- Saved entries:
=====

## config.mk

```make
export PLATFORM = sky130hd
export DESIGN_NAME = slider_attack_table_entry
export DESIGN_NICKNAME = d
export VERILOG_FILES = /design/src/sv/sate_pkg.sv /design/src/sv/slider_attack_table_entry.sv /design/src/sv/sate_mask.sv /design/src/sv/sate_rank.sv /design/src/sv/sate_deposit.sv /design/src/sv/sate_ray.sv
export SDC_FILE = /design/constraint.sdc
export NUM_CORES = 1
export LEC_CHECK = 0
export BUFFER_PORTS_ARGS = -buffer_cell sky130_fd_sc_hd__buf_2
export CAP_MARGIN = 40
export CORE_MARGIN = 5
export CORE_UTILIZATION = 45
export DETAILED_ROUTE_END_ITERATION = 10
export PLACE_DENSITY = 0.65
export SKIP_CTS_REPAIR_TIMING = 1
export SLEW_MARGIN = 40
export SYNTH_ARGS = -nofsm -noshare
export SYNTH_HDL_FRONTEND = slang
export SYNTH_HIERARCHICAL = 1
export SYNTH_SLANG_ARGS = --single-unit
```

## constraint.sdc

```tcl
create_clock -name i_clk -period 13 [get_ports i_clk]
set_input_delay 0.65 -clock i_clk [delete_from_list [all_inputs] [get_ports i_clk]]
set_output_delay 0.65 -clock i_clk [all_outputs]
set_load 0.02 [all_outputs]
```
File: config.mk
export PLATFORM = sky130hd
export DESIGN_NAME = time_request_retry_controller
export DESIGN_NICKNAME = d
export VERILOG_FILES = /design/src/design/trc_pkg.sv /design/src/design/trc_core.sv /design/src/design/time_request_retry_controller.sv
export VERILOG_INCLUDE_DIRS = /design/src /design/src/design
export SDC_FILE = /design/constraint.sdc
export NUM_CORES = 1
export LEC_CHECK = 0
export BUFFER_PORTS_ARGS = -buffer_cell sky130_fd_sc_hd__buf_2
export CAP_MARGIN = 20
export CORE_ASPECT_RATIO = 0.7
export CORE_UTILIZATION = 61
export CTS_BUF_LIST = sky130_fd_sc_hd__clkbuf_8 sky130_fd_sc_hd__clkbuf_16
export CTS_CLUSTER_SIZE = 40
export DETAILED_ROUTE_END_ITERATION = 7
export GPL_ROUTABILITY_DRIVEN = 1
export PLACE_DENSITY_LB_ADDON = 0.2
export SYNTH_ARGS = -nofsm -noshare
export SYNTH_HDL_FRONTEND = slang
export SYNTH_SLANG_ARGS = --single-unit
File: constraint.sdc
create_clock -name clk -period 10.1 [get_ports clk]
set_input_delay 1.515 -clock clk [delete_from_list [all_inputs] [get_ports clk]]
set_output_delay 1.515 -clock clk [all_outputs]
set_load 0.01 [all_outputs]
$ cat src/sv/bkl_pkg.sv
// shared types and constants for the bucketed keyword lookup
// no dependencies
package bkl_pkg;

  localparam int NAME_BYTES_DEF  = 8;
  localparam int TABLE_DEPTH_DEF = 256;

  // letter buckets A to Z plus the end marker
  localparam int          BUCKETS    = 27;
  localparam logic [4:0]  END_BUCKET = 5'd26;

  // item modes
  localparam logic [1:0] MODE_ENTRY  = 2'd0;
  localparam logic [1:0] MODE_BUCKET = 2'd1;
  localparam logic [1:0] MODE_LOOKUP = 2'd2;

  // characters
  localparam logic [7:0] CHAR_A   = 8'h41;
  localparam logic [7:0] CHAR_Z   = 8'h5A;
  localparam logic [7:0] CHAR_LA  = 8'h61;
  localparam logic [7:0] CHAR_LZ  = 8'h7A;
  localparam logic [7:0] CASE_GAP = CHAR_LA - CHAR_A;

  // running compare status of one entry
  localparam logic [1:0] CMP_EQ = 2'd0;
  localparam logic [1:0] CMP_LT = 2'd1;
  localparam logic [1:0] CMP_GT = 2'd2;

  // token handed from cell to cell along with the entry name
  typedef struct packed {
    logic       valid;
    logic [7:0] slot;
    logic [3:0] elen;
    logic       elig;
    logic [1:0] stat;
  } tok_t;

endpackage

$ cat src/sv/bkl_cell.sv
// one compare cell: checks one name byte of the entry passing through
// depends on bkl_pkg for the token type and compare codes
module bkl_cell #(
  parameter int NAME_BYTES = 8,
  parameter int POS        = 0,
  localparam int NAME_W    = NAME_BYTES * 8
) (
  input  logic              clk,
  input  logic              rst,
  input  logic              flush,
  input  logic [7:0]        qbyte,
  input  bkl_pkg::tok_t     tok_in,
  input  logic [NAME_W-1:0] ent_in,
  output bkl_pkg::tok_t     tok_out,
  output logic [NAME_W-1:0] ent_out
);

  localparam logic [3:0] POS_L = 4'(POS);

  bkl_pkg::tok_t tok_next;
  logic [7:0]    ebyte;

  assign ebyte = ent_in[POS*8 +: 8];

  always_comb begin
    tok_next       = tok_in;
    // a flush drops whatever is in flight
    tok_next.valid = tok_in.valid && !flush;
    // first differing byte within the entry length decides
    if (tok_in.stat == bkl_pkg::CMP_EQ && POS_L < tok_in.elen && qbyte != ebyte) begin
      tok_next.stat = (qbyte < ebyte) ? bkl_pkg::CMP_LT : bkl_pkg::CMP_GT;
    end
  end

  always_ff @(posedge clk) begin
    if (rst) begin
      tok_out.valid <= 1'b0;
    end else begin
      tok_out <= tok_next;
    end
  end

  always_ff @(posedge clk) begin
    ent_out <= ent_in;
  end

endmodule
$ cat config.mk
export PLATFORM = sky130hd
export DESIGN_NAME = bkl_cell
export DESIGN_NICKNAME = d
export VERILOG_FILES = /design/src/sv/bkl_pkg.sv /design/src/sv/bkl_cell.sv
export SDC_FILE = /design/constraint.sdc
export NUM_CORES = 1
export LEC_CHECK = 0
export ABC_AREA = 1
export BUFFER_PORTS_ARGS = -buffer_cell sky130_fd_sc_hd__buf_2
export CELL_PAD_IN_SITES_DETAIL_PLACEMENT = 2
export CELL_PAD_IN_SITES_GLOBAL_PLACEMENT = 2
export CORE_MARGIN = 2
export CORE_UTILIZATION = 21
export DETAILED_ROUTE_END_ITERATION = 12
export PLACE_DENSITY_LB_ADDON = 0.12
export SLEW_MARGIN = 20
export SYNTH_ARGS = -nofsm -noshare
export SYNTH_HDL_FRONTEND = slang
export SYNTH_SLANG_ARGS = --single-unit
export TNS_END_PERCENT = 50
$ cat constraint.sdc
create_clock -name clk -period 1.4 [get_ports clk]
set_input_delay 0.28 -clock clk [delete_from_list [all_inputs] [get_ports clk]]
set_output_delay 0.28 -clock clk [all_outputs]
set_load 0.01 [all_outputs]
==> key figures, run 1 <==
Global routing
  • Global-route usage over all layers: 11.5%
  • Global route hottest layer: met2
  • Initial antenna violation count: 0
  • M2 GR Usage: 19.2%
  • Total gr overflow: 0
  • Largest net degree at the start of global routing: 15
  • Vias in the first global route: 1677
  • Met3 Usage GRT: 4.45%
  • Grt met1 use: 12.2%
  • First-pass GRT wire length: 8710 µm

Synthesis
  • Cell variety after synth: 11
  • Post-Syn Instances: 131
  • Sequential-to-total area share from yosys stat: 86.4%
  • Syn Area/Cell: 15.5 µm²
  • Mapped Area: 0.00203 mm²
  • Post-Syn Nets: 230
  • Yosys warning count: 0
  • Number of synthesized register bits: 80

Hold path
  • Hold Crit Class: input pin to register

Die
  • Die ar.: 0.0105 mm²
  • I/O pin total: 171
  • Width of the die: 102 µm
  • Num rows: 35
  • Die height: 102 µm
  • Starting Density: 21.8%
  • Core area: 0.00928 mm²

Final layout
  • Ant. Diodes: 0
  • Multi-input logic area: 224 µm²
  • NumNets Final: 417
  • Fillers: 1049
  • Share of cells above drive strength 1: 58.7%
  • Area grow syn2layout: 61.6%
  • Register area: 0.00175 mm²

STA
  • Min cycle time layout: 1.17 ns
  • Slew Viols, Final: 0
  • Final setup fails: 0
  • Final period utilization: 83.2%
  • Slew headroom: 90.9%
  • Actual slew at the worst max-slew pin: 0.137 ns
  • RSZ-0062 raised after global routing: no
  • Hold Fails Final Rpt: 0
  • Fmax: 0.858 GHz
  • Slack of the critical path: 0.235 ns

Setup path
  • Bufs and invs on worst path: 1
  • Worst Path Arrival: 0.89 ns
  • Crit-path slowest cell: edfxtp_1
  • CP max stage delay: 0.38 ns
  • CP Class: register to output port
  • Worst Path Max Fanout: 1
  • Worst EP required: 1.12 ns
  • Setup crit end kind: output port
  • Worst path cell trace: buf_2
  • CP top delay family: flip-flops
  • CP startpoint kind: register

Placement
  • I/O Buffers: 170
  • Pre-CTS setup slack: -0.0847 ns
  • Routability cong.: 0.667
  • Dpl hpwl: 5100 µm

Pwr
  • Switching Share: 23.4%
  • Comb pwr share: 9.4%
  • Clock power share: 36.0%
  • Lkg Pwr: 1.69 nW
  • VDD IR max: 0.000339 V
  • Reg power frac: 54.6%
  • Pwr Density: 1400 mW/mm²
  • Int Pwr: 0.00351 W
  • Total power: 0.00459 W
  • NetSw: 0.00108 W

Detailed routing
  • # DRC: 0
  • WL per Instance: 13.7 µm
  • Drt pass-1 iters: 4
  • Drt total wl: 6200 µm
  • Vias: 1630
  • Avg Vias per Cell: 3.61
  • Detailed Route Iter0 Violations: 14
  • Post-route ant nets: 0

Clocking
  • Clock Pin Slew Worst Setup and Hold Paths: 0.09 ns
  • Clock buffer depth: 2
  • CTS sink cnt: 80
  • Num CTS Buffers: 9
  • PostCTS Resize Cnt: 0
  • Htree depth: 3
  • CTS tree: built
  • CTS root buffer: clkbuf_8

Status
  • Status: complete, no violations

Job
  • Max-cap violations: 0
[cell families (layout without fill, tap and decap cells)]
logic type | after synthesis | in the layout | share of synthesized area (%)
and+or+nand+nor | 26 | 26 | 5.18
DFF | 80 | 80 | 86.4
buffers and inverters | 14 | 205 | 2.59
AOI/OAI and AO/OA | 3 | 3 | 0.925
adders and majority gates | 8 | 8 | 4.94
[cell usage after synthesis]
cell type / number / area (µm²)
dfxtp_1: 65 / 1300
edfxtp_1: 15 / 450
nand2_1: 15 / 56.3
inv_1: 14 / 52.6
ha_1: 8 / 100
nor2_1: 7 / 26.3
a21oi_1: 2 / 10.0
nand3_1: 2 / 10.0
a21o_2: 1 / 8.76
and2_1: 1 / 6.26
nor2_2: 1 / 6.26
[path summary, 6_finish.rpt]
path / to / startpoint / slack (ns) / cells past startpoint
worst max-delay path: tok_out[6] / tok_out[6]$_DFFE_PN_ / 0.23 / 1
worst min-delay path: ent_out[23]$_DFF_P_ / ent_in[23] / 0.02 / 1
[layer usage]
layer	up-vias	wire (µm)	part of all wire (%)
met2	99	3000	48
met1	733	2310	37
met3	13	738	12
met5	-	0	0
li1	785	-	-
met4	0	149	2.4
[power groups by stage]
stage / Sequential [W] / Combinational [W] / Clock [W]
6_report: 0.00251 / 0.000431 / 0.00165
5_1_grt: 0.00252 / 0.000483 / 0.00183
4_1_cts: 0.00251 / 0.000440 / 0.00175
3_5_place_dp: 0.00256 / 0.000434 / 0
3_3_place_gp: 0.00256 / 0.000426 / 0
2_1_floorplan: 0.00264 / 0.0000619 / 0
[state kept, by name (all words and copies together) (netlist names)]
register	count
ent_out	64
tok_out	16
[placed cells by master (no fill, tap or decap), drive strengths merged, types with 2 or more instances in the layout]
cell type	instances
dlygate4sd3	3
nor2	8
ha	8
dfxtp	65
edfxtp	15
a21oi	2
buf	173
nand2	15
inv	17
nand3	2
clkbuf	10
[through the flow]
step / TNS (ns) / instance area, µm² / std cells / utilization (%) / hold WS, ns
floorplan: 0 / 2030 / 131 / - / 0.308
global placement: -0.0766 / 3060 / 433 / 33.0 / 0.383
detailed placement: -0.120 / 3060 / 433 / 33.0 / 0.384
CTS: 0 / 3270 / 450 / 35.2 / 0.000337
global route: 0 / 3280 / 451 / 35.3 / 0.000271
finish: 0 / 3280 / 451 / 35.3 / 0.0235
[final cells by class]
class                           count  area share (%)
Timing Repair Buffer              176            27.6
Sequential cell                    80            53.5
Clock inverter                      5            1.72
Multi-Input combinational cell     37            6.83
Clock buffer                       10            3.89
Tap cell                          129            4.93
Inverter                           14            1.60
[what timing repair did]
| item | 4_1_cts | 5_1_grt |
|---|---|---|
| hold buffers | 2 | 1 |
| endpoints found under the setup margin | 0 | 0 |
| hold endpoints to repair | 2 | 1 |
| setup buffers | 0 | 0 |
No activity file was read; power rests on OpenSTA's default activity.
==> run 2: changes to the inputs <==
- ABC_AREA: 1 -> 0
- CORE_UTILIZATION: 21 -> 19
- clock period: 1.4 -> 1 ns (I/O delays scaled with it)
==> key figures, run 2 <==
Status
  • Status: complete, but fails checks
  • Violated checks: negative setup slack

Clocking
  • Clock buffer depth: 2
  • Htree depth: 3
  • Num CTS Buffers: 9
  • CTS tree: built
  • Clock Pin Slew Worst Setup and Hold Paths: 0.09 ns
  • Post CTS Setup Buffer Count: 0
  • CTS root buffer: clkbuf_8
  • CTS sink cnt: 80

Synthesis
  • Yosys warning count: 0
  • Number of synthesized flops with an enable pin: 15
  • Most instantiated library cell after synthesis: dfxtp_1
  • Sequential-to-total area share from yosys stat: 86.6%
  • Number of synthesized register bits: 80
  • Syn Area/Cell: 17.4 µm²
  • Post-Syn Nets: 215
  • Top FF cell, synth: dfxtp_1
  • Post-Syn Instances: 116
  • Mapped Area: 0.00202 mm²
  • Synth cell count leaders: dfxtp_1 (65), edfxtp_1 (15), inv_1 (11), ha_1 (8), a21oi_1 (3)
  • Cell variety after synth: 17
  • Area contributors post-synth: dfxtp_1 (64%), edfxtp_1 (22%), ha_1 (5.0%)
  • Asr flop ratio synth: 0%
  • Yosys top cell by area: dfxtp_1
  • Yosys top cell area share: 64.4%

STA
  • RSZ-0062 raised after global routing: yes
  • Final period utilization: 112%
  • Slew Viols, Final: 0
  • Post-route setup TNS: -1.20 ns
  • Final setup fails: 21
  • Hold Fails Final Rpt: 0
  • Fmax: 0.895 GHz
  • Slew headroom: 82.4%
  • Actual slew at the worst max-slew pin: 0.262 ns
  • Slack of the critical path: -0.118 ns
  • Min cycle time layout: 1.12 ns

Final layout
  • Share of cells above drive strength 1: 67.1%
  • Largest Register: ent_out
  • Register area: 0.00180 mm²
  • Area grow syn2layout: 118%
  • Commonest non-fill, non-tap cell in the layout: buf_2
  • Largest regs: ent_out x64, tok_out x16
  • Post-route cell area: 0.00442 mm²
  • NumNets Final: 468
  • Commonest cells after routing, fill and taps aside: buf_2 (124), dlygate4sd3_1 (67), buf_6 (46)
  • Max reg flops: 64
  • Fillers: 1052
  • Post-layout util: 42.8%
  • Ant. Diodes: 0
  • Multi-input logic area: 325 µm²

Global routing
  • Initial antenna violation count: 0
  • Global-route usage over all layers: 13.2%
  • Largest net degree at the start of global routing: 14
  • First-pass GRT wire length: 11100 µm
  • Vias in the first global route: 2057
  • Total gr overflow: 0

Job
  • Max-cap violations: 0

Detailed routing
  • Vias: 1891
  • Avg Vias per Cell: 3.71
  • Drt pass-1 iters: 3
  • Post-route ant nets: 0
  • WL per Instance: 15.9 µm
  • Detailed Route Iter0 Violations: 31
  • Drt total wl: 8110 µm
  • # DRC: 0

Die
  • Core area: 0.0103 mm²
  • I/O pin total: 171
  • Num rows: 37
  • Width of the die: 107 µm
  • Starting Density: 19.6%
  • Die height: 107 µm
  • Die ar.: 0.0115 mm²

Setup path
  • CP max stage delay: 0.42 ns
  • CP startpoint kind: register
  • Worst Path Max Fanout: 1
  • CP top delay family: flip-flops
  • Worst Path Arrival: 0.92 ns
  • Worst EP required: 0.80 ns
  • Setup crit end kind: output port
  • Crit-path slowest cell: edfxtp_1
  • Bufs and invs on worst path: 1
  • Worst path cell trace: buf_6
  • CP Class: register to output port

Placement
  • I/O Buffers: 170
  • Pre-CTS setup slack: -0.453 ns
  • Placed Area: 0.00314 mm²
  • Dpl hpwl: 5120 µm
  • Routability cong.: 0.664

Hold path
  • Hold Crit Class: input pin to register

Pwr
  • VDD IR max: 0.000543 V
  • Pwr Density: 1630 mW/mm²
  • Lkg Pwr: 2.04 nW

=====

- Task item:
Once you find the line with "No activity file" above, print it and every line after it up to and including the line with "Area/Cell: 17.4 µm²", exactly as written and nothing else.

- Exercise solution:
No activity file was read; power rests on OpenSTA's default activity.
==> run 2: changes to the inputs <==
- ABC_AREA: 1 -> 0
- CORE_UTILIZATION: 21 -> 19
- clock period: 1.4 -> 1 ns (I/O delays scaled with it)
==> key figures, run 2 <==
Status
  • Status: complete, but fails checks
  • Violated checks: negative setup slack

Clocking
  • Clock buffer depth: 2
  • Htree depth: 3
  • Num CTS Buffers: 9
  • CTS tree: built
  • Clock Pin Slew Worst Setup and Hold Paths: 0.09 ns
  • Post CTS Setup Buffer Count: 0
  • CTS root buffer: clkbuf_8
  • CTS sink cnt: 80

Synthesis
  • Yosys warning count: 0
  • Number of synthesized flops with an enable pin: 15
  • Most instantiated library cell after synthesis: dfxtp_1
  • Sequential-to-total area share from yosys stat: 86.6%
  • Number of synthesized register bits: 80
  • Syn Area/Cell: 17.4 µm²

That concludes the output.